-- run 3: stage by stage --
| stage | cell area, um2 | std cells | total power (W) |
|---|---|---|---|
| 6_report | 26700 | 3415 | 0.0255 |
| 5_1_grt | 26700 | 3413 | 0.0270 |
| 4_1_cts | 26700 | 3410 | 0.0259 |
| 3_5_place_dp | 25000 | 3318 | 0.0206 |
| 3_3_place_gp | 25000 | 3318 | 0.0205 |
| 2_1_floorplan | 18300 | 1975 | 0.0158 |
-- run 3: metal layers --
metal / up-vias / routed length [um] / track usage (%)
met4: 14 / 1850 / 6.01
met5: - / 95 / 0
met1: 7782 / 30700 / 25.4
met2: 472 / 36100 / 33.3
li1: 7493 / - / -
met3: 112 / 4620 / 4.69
$ cat config.mk
export PLATFORM = sky130hd
export DESIGN_NAME = fetch_unit
export DESIGN_NICKNAME = d
export VERILOG_FILES = /design/src/rtl/fetch_pkg.sv /design/src/rtl/fetch_queue.sv /design/src/rtl/fetch_unit.sv
export SDC_FILE = /design/constraint.sdc
export NUM_CORES = 1
export LEC_CHECK = 0
export BUFFER_PORTS_ARGS = -buffer_cell sky130_fd_sc_hd__buf_2
export CAP_MARGIN = 40
export CORE_MARGIN = 4
export CORE_UTILIZATION = 56
export DETAILED_ROUTE_END_ITERATION = 16
export PLACE_DENSITY = 0.85
export SYNTH_ARGS = -nofsm -noshare
export SYNTH_HDL_FRONTEND = slang
export SYNTH_HIERARCHICAL = 1
export SYNTH_SLANG_ARGS = --single-unit
$ cat constraint.sdc
create_clock -name clk -period 10.4 [get_ports clk]
set_input_delay 0.52 -clock clk [delete_from_list [all_inputs] [get_ports clk]]
set_output_delay 0.52 -clock clk [all_outputs]
set_load 0.02 [all_outputs]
========================
What you will do: Return only the lines between the one holding "3318 | 0.0206 |" and the one holding "li1: 7493 /", inclusive, exactly as they appear above.

Exercise answer:
| 3_5_place_dp | 25000 | 3318 | 0.0206 |
| 3_3_place_gp | 25000 | 3318 | 0.0205 |
| 2_1_floorplan | 18300 | 1975 | 0.0158 |
-- run 3: metal layers --
metal / up-vias / routed length [um] / track usage (%)
met4: 14 / 1850 / 6.01
met5: - / 95 / 0
met1: 7782 / 30700 / 25.4
met2: 472 / 36100 / 33.3
li1: 7493 / - / -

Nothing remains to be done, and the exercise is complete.